En juin 2006, A______ était retournée dans son pays. En 2007, la prénommée l'avait contactée afin de revenir travailler pour elle, aux mêmes conditions que celles avant son départ. Le salaire, fixe, avait toujours été versé en espèces, à la fin de chaque mois, sans décompte d'heures. Ce n'était qu'exceptionnellement, à deux ou trois reprises maximum, que cette dernière avait effectué des heures supplémentaires, en particulier lorsqu'elle était en déplacement professionnel, et toutes ces heures, ainsi que les vacances, avaient été payées. A______ n'avait jamais travaillé le dimanche, sauf de manière exceptionnelle, peut-être à une reprise, et ce travail avait été payé le double.

Lors de l'engagement de A______, elle savait que celle-ci ne disposait pas de permis de travail et envoyait une partie de son salaire pour subvenir aux besoins de sa famille en Bolivie. Cette dernière ne lui avait cependant jamais parlé de ses conditions de vie en Suisse ni ne s'était plainte de ses conditions de travail. Finalement, comme elle n'avait plus vraiment besoin de A______, cette dernière avait trouvé un autre emploi avec des conditions horaires qui l'arrangeaient mieux. Actuellement, elle avait une employée de maison, avec un permis de travail et qu'elle payait par chèques service.

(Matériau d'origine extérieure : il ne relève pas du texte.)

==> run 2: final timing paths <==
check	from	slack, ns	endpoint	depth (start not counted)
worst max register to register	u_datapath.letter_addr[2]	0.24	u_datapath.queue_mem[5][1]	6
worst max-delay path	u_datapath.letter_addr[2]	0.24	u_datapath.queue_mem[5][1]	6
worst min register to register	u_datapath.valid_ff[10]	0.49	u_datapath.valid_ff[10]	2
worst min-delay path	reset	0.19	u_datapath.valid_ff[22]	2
[config.mk]
export PLATFORM = sky130hd
export DESIGN_NAME = error_history_window_matcher_unit
export DESIGN_NICKNAME = d
export VERILOG_FILES = /design/src/design/ehwm_pkg.sv /design/src/design/ehwm_ring_mem.sv /design/src/design/ehwm_scan.sv /design/src/design/error_history_window_matcher_unit.sv
export SDC_FILE = /design/constraint.sdc
export NUM_CORES = 2
export LEC_CHECK = 0
export ABC_CLOCK_PERIOD_IN_PS = 43200
export BUFFER_PORTS_ARGS = -buffer_cell sky130_fd_sc_hd__buf_2
export CAP_MARGIN = 20
export CORE_ASPECT_RATIO = 1.5
export CORE_MARGIN = 3
export CORE_UTILIZATION = 35
export DETAILED_ROUTE_END_ITERATION = 6
export GPL_TIMING_DRIVEN = 0
export PLACE_DENSITY = 0.56
export REMOVE_ABC_BUFFERS = 1
export SLEW_MARGIN = 15
export SYNTH_ARGS = -nofsm -noshare
export SYNTH_HDL_FRONTEND = slang
export SYNTH_SLANG_ARGS = --single-unit
export TNS_END_PERCENT = 10
[constraint.sdc]
create_clock -name clock -period 43.2 [get_ports clock]
set_input_delay 0 -clock clock [delete_from_list [all_inputs] [get_ports clock]]
set_output_delay 0 -clock clock [all_outputs]
set_load 0.03 [all_outputs]
[src/design/ehwm_pkg.sv]
// ehwm_pkg: shared constants, register indexes, fsm and control types
// for the error history window matcher; no dependencies
package ehwm_pkg;

   // default build parameters
   localparam int DefWindowDepth = 16;
   localparam int DefMatchSlots  = 4;
   localparam int DefCodeBits    = 16;

   // fixed field widths
   localparam int RegCodes       = 4;
   localparam int CodeFieldBits  = 16;
   localparam int TimeBits       = 63;
   localparam int WindowSizeBits = 5;
   localparam int SetSizeBits    = 3;
   localparam int EntriesBits    = 5;
   localparam int CountBits      = 7;
   localparam int CsrDataBits    = 16;
   localparam int CsrIndexBits   = 3;

   // register indexes
   localparam logic [CsrIndexBits-1:0] CsrWindowSize = 3'd0;
   localparam logic [CsrIndexBits-1:0] CsrMatchA     = 3'd1;
   localparam logic [CsrIndexBits-1:0] CsrMatchB     = 3'd2;
   localparam logic [CsrIndexBits-1:0] CsrMatchC     = 3'd3;
   localparam logic [CsrIndexBits-1:0] CsrMatchD     = 3'd4;
   localparam logic [CsrIndexBits-1:0] CsrSetSize    = 3'd5;

   localparam logic [WindowSizeBits-1:0] WindowSizeReset = 5'd16;

   // request opcodes
   localparam logic OpAppend = 1'b0;
   localparam logic OpClear  = 1'b1;

   typedef enum logic [1:0] {
      ST_IDLE,
      ST_SCAN,
      ST_DRAIN,
      ST_FINISH
   } ehwm_state_type;

   // control from the sequencer to the scan accumulator
   typedef struct packed {
      logic clear;
      logic rd_en;
      logic rd_first;
   } ehwm_scan_ctrl_type;

endpackage
<file path="config.mk">
export PLATFORM = sky130hd
export DESIGN_NAME = ethernet_frame_classifier_stats
export DESIGN_NICKNAME = d
export VERILOG_FILES = /design/src/rtl/efcs_pkg.sv /design/src/rtl/efcs_front.sv /design/src/rtl/efcs_queue.sv /design/src/rtl/efcs_back.sv /design/src/rtl/ethernet_frame_classifier_stats.sv
export SDC_FILE = /design/constraint.sdc
export NUM_CORES = 2
export LEC_CHECK = 0
export BUFFER_PORTS_ARGS = -buffer_cell sky130_fd_sc_hd__buf_4
export CORE_MARGIN = 2
export CORE_UTILIZATION = 45
export CTS_BUF_LIST = sky130_fd_sc_hd__clkbuf_4
export DETAILED_ROUTE_END_ITERATION = 16
export SYNTH_ARGS = -nofsm -noshare
export SYNTH_HDL_FRONTEND = slang
export SYNTH_HIERARCHICAL = 1
export SYNTH_SLANG_ARGS = --single-unit
</file>
<file path="constraint.sdc">
create_clock -name clk -period 12.24 [get_ports clk]
set_input_delay 0 -clock clk [delete_from_list [all_inputs] [get_ports clk]]
set_output_delay 0 -clock clk [all_outputs]
set_load 0.01 [all_outputs]
</file>
<file path="src/rtl/efcs_pkg.sv">
`timescale 1ns / 1ps
// Shared types and constants for the Ethernet frame classifier with statistics.
// No dependencies; imported by every module of the block.
package efcs_pkg;

	localparam int LISTENER_SLOTS = 4;
	localparam int SLOT_W         = 2;
	localparam int NUM_COUNTERS   = 13;
	localparam int CNT_IDX_W      = 4;
	localparam int QUEUE_DEPTH    = 2;
	localparam int QPTR_W         = $clog2(QUEUE_DEPTH);
	localparam int QCNT_W         = $clog2(QUEUE_DEPTH + 1);

	localparam logic [10:0] LEN_ETH        = 11'd14;
	localparam logic [10:0] LEN_ETH_IP     = 11'd34;
	localparam logic [10:0] LEN_ETH_IP_UDP = 11'd42;

	localparam logic [15:0] ETYPE_ARP  = 16'h0806;
	localparam logic [15:0] ETYPE_IPV4 = 16'h0800;
	localparam logic [7:0]  PROTO_ICMP = 8'd1;
	localparam logic [7:0]  PROTO_TCP  = 8'd6;
	localparam logic [7:0]  PROTO_UDP  = 8'd17;

	// configuration register indexes
	localparam logic [2:0] CFG_LISTENER_COUNT = 3'd0;
	localparam logic [2:0] CFG_PORT_BASE      = 3'd1;

	// statistics counter indexes
	localparam logic [CNT_IDX_W-1:0] CNT_TX_TOTAL = 4'd0;
	localparam logic [CNT_IDX_W-1:0] CNT_RX_TOTAL = 4'd1;
	localparam logic [CNT_IDX_W-1:0] CNT_RX_DROP  = 4'd2;
	localparam logic [CNT_IDX_W-1:0] CNT_RX_ICMP  = 4'd3;
	localparam logic [CNT_IDX_W-1:0] CNT_RX_UDP   = 4'd4;
	localparam logic [CNT_IDX_W-1:0] CNT_RX_TCP   = 4'd5;
	localparam logic [CNT_IDX_W-1:0] CNT_RX_ARP   = 4'd6;
	localparam logic [CNT_IDX_W-1:0] CNT_RX_OTHER = 4'd7;
	localparam logic [CNT_IDX_W-1:0] CNT_TX_ICMP  = 4'd8;
	localparam logic [CNT_IDX_W-1:0] CNT_TX_UDP   = 4'd9;
	localparam logic [CNT_IDX_W-1:0] CNT_TX_TCP   = 4'd10;
	localparam logic [CNT_IDX_W-1:0] CNT_TX_ARP   = 4'd11;
	localparam logic [CNT_IDX_W-1:0] CNT_TX_OTHER = 4'd12;

	typedef enum logic [2:0] {
		CLS_ARP   = 3'd0,
		CLS_ICMP  = 3'd1,
		CLS_TCP   = 3'd2,
		CLS_UDP   = 3'd3,
		CLS_OTHER = 3'd4,
		CLS_SHORT = 3'd5
	} cls_t;

	typedef enum logic [2:0] {
		TGT_NONE = 3'd0,
		TGT_ARP  = 3'd1,
		TGT_ICMP = 3'd2,
		TGT_TCP  = 3'd3,
		TGT_UDP  = 3'd4
	} tgt_t;

	typedef enum logic {
		ACT_CLASSIFY = 1'b0,
		ACT_READ     = 1'b1
	} act_t;

	typedef struct packed {
		logic        action;
		logic        is_transmit;
		logic [10:0] frame_length;
		logic [15:0] ether_type;
		logic [7:0]  ip_protocol;
		logic [15:0] udp_dest_port;
		logic [3:0]  counter_index;
	} hdr_t;

	typedef struct packed {
		cls_t        frame_class;
		tgt_t        dispatch_target;
		logic [1:0]  listener_slot;
		logic        dropped;
		logic [63:0] counter_value;
	} res_t;

	// word passed from front to back through the queue
	typedef struct packed {
		logic                    is_read;
		logic [CNT_IDX_W-1:0]    counter_index;
		logic [NUM_COUNTERS-1:0] inc_mask;
		cls_t                    frame_class;
		tgt_t                    dispatch_target;
		logic [SLOT_W-1:0]       listener_slot;
		logic                    dropped;
	} qword_t;

endpackage

</file>
<file path="src/rtl/efcs_front.sv">
`timescale 1ns / 1ps
// Front end: listener configuration registers, frame classification and dispatch.
// Depends on efcs_pkg.
module efcs_front (
	input  logic              clk,
	input  logic              arst_n,
	input  logic              cfg_we,
	input  logic [2:0]        cfg_index,
	input  logic [15:0]       cfg_data,
	input  efcs_pkg::hdr_t    hdr,
	output efcs_pkg::qword_t  qword
);
	import efcs_pkg::*;

	logic [2:0]  listener_count_q;
	logic [15:0] listener_port_q [LISTENER_SLOTS];
	logic [2:0]  port_sel;

	assign port_sel = cfg_index - CFG_PORT_BASE;

	always_ff @(posedge clk or negedge arst_n) begin
		if (!arst_n) begin
			listener_count_q <= '0;
			for (int i = 0; i < LISTENER_SLOTS; i++) begin
				listener_port_q[i] <= '0;
			end
		end else if (cfg_we) begin
			if (cfg_index == CFG_LISTENER_COUNT) begin
				listener_count_q <= cfg_data[2:0];
			end else if (cfg_index >= CFG_PORT_BASE &&
			             cfg_index < CFG_PORT_BASE + 3'(LISTENER_SLOTS)) begin
				listener_port_q[port_sel[SLOT_W-1:0]] <= cfg_data;
			end
		end
	end

	cls_t              cls;
	logic [2:0]        n_eff;
	logic              hit;
	logic [SLOT_W-1:0] hit_slot;

	always_comb begin
		priority if (hdr.frame_length < LEN_ETH)                 cls = CLS_SHORT;
		else if (hdr.ether_type == ETYPE_ARP)                    cls = CLS_ARP;
		else if (hdr.ether_type != ETYPE_IPV4 ||
		         hdr.frame_length < LEN_ETH_IP)                  cls = CLS_OTHER;
		else if (hdr.ip_protocol == PROTO_ICMP)                  cls = CLS_ICMP;
		else if (hdr.ip_protocol == PROTO_TCP)                   cls = CLS_TCP;
		else if (hdr.ip_protocol == PROTO_UDP)                   cls = CLS_UDP;
		else                                                     cls = CLS_OTHER;
	end

	// first enabled slot wins: scan from the top so the lowest match lands last
	always_comb begin
		n_eff = (listener_count_q > 3'(LISTENER_SLOTS)) ? 3'(LISTENER_SLOTS)
		                                                : listener_count_q;
		hit      = 1'b0;
		hit_slot = '0;
		for (int i = LISTENER_SLOTS - 1; i >= 0; i--) begin
			if (3'(i) < n_eff && listener_port_q[i] == hdr.udp_dest_port) begin
				hit      = 1'b1;
				hit_slot = SLOT_W'(i);
			end
		end
		if (hdr.frame_length < LEN_ETH_IP_UDP) begin
			hit = 1'b0;
		end
	end

	always_comb begin
		qword = '0;
		qword.frame_class     = CLS_ARP;
		qword.dispatch_target = TGT_NONE;
		qword.counter_index   = hdr.counter_index;
		if (hdr.action == ACT_READ) begin
			qword.is_read = 1'b1;
		end else begin
			qword.frame_class = cls;
			if (hdr.is_transmit) begin
				qword.inc_mask[CNT_TX_TOTAL] = 1'b1;
				unique case (cls)
					CLS_ARP:   qword.inc_mask[CNT_TX_ARP]   = 1'b1;
					CLS_ICMP:  qword.inc_mask[CNT_TX_ICMP]  = 1'b1;
					CLS_TCP:   qword.inc_mask[CNT_TX_TCP]   = 1'b1;
					CLS_UDP:   qword.inc_mask[CNT_TX_UDP]   = 1'b1;
					CLS_OTHER: qword.inc_mask[CNT_TX_OTHER] = 1'b1;
					default:   ;
				endcase
			end else begin
				qword.inc_mask[CNT_RX_TOTAL] = 1'b1;
				unique case (cls)
					CLS_ARP: begin
						qword.inc_mask[CNT_RX_ARP] = 1'b1;
						qword.dispatch_target      = TGT_ARP;
					end
					CLS_ICMP: begin
						qword.inc_mask[CNT_RX_ICMP] = 1'b1;
						qword.dispatch_target       = TGT_ICMP;
					end
					CLS_TCP: begin
						qword.inc_mask[CNT_RX_TCP] = 1'b1;
						qword.dispatch_target      = TGT_TCP;
					end
					CLS_UDP: begin
						qword.inc_mask[CNT_RX_UDP] = 1'b1;
						if (hit) begin
							qword.dispatch_target = TGT_UDP;
							qword.listener_slot   = hit_slot;
						end else begin
							qword.dropped = 1'b1;
						end
					end
					CLS_OTHER: begin
						qword.inc_mask[CNT_RX_OTHER] = 1'b1;
						qword.dropped                = 1'b1;
					end
					default: qword.dropped = 1'b1;
				endcase
				qword.inc_mask[CNT_RX_DROP] = qword.dropped;
			end
		end
	end

endmodule

</file>
<file path="src/rtl/efcs_queue.sv">
`timescale 1ns / 1ps
// Short FIFO of classified words between front and back.
// Depends on efcs_pkg.
module efcs_queue (
	input  logic             clk,
	input  logic             arst_n,
	input  logic             push,
	input  efcs_pkg::qword_t wdata,
	output logic             full,
	input  logic             pop,
	output logic             rvalid,
	output efcs_pkg::qword_t rdata
);
	import efcs_pkg::*;

	qword_t            mem [QUEUE_DEPTH];
	logic [QPTR_W-1:0] wr_ptr_q;
	logic [QPTR_W-1:0] rd_ptr_q;
	logic [QCNT_W-1:0] count_q;

	assign full   = (count_q == QCNT_W'(QUEUE_DEPTH));
	assign rvalid = (count_q != '0);
	assign rdata  = mem[rd_ptr_q];

	always_ff @(posedge clk) begin
		if (push) begin
			mem[wr_ptr_q] <= wdata;
		end
	end

	always_ff @(posedge clk or negedge arst_n) begin
		if (!arst_n) begin
			wr_ptr_q <= '0;
			rd_ptr_q <= '0;
			count_q  <= '0;
		end else begin
			if (push) begin
				wr_ptr_q <= (wr_ptr_q == QPTR_W'(QUEUE_DEPTH - 1)) ? '0 : wr_ptr_q + 1'b1;
			end
			if (pop) begin
				rd_ptr_q <= (rd_ptr_q == QPTR_W'(QUEUE_DEPTH - 1)) ? '0 : rd_ptr_q + 1'b1;
			end
			unique case ({push, pop})
				2'b10:   count_q <= count_q + 1'b1;
				2'b01:   count_q <= count_q - 1'b1;
				default: count_q <= count_q;
			endcase
		end
	end

	assert property (@(posedge clk) disable iff (!arst_n) push |-> !full || pop)
		else $error("queue push while full");
	assert property (@(posedge clk) disable iff (!arst_n) pop |-> rvalid)
		else $error("queue pop while empty");
	assert property (@(posedge clk) disable iff (!arst_n)
		count_q <= QCNT_W'(QUEUE_DEPTH))
		else $error("queue count overflow");

endmodule

</file>
<file path="src/rtl/efcs_back.sv">
`timescale 1ns / 1ps
// Back end: statistics counters, counter reads and the result output register.
// Depends on efcs_pkg.
module efcs_back (
	input  logic             clk,
	input  logic             arst_n,
	input  logic             q_valid,
	input  efcs_pkg::qword_t q_word,
	output logic             q_pop,
	output logic             res_valid,
	input  logic             res_ready,
	output efcs_pkg::res_t   res
);
	import efcs_pkg::*;

	logic [63:0] cnt_q [NUM_COUNTERS];
	logic        res_valid_q;
	res_t        res_q;
	logic [63:0] rd_value;

	assign q_pop     = q_valid && (!res_valid_q || res_ready);
	assign res_valid = res_valid_q;
	assign res       = res_q;

	// reads see every earlier word since words leave the queue in order
	assign rd_value = (q_word.counter_index < CNT_IDX_W'(NUM_COUNTERS))
	                  ? cnt_q[q_word.counter_index] : '0;

	always_ff @(posedge clk or negedge arst_n) begin
		if (!arst_n) begin
			for (int i = 0; i < NUM_COUNTERS; i++) begin
				cnt_q[i] <= '0;
			end
			res_valid_q <= 1'b0;
		end else begin
			if (q_pop) begin
				for (int i = 0; i < NUM_COUNTERS; i++) begin
					if (q_word.inc_mask[i]) begin
						cnt_q[i] <= cnt_q[i] + 64'd1;
					end
				end
				res_valid_q <= 1'b1;
			end else if (res_ready) begin
				res_valid_q <= 1'b0;
			end
		end
	end

	always_ff @(posedge clk) begin
		if (q_pop) begin
			res_q.frame_class     <= q_word.frame_class;
			res_q.dispatch_target <= q_word.dispatch_target;
			res_q.listener_slot   <= q_word.listener_slot;
			res_q.dropped         <= q_word.dropped;
			res_q.counter_value   <= q_word.is_read ? rd_value : '0;
		end
	end

	assert property (@(posedge clk) disable iff (!arst_n) q_pop |=> res_valid)
		else $error("popped word did not reach the output");
	assert property (@(posedge clk) disable iff (!arst_n)
		res_valid && res.dropped |-> res.dispatch_target == TGT_NONE)
		else $error("dropped word has a dispatch target");
	assert property (@(posedge clk) disable iff (!arst_n)
		res_valid && res.dispatch_target != TGT_UDP |-> res.listener_slot == '0)
		else $error("listener slot set without udp dispatch");
	assert property (@(posedge clk) disable iff (!arst_n)
		q_pop && q_word.is_read |-> q_word.inc_mask == '0)
		else $error("counter read also bumps a counter");

endmodule

</file>
<file path="src/rtl/ethernet_frame_classifier_stats.sv">
`timescale 1ns / 1ps
// A header accepted into the queue is registered in the queue memory, then in the
// back end's result register. Throughput: one header per cycle while the output is
// not stalled, set by the combinational front classify and the per-counter back
// incrementers. A two-word queue between them lets either side stall alone.
// Reset (arst_n low) clears all counters, listener registers, queue and output valid.
module ethernet_frame_classifier_stats (
	input  logic            clk,
	input  logic            arst_n,
	input  logic            hdr_valid,
	output logic            hdr_ready,
	input  efcs_pkg::hdr_t  hdr,
	output logic            res_valid,
	input  logic            res_ready,
	output efcs_pkg::res_t  res,
	input  logic            cfg_valid,
	output logic            cfg_ready,
	input  logic [2:0]      cfg_index,
	input  logic [15:0]     cfg_data
);
	import efcs_pkg::*;

	qword_t front_word;
	qword_t back_word;
	logic   q_full;
	logic   q_valid;
	logic   q_pop;
	logic   push;

	assign cfg_ready = 1'b1;
	assign hdr_ready = !q_full;
	assign push      = hdr_valid && hdr_ready;

	efcs_front u_front (
		.clk       (clk),
		.arst_n    (arst_n),
		.cfg_we    (cfg_valid && cfg_ready),
		.cfg_index (cfg_index),
		.cfg_data  (cfg_data),
		.hdr       (hdr),
		.qword     (front_word)
	);

	efcs_queue u_queue (
		.clk    (clk),
		.arst_n (arst_n),
		.push   (push),
		.wdata  (front_word),
		.full   (q_full),
		.pop    (q_pop),
		.rvalid (q_valid),
		.rdata  (back_word)
	);

	efcs_back u_back (
		.clk       (clk),
		.arst_n    (arst_n),
		.q_valid   (q_valid),
		.q_word    (back_word),
		.q_pop     (q_pop),
		.res_valid (res_valid),
		.res_ready (res_ready),
		.res       (res)
	);

endmodule

</file>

C. Dans sa décision querellée, le Ministère public a considéré que les faits dénoncés susceptibles d'être qualifiés d'infraction aux art. 117 al. 1 LEI, 87 LAVS, 112 LAA, 27 LISP et 76 LPP, avaient pris fin le 31 août 2009. En application de l'art. 97 al. 1 let. d CP, la prescription étant de sept ans, il existait un empêchement de procéder au sens de l'art. 310 al. 1 let. b CPP.

En ce qui concernait l'infraction d'usure, la prescription pénale étant de 15 ans (art. 97 al. 1 let. b CP), les faits s'étant déroulés entre 2003 et 2006 étaient également prescrits (art. 310 al. 1 let. b CPP).

S'agissant de ceux ultérieurs, les déclarations des parties étaient contradictoires, notamment quant au taux d'occupation et au paiement des heures supplémentaires. En outre, aucun élément de preuve objectif ne permettait de retenir les allégations de A______. Dans ces circonstances, il ne saurait être retenu que la rémunération de CHF 800.-, à mi-temps, était en disproportion évidente avec la prestation fournie, de sorte qu'il n'existait pas de prévention pénale suffisante. Par ailleurs, les faits reprochés s'inscrivaient dans le cadre d'un litige de nature purement civile et, conformément à la jurisprudence applicable, lorsque tel était le cas, la non-entrée en matière s'imposait.

D. a. Dans son recours, A______ conteste la prescription des faits pour l'ensemble des infractions dénoncées, en particulier celles reconnues par C______. Son droit humain fondamental avait été bafoué et ce "type de crime" devait être considéré comme imprescriptible.

S'agissant du paiement des heures supplémentaires et des vacances, C______ n'en apportait aucune preuve. Or, si cette dernière les avait payées, à hauteur des montants des barèmes du contrat-type de travail, le retrait de telles sommes apparaitrait sur des décomptes bancaires.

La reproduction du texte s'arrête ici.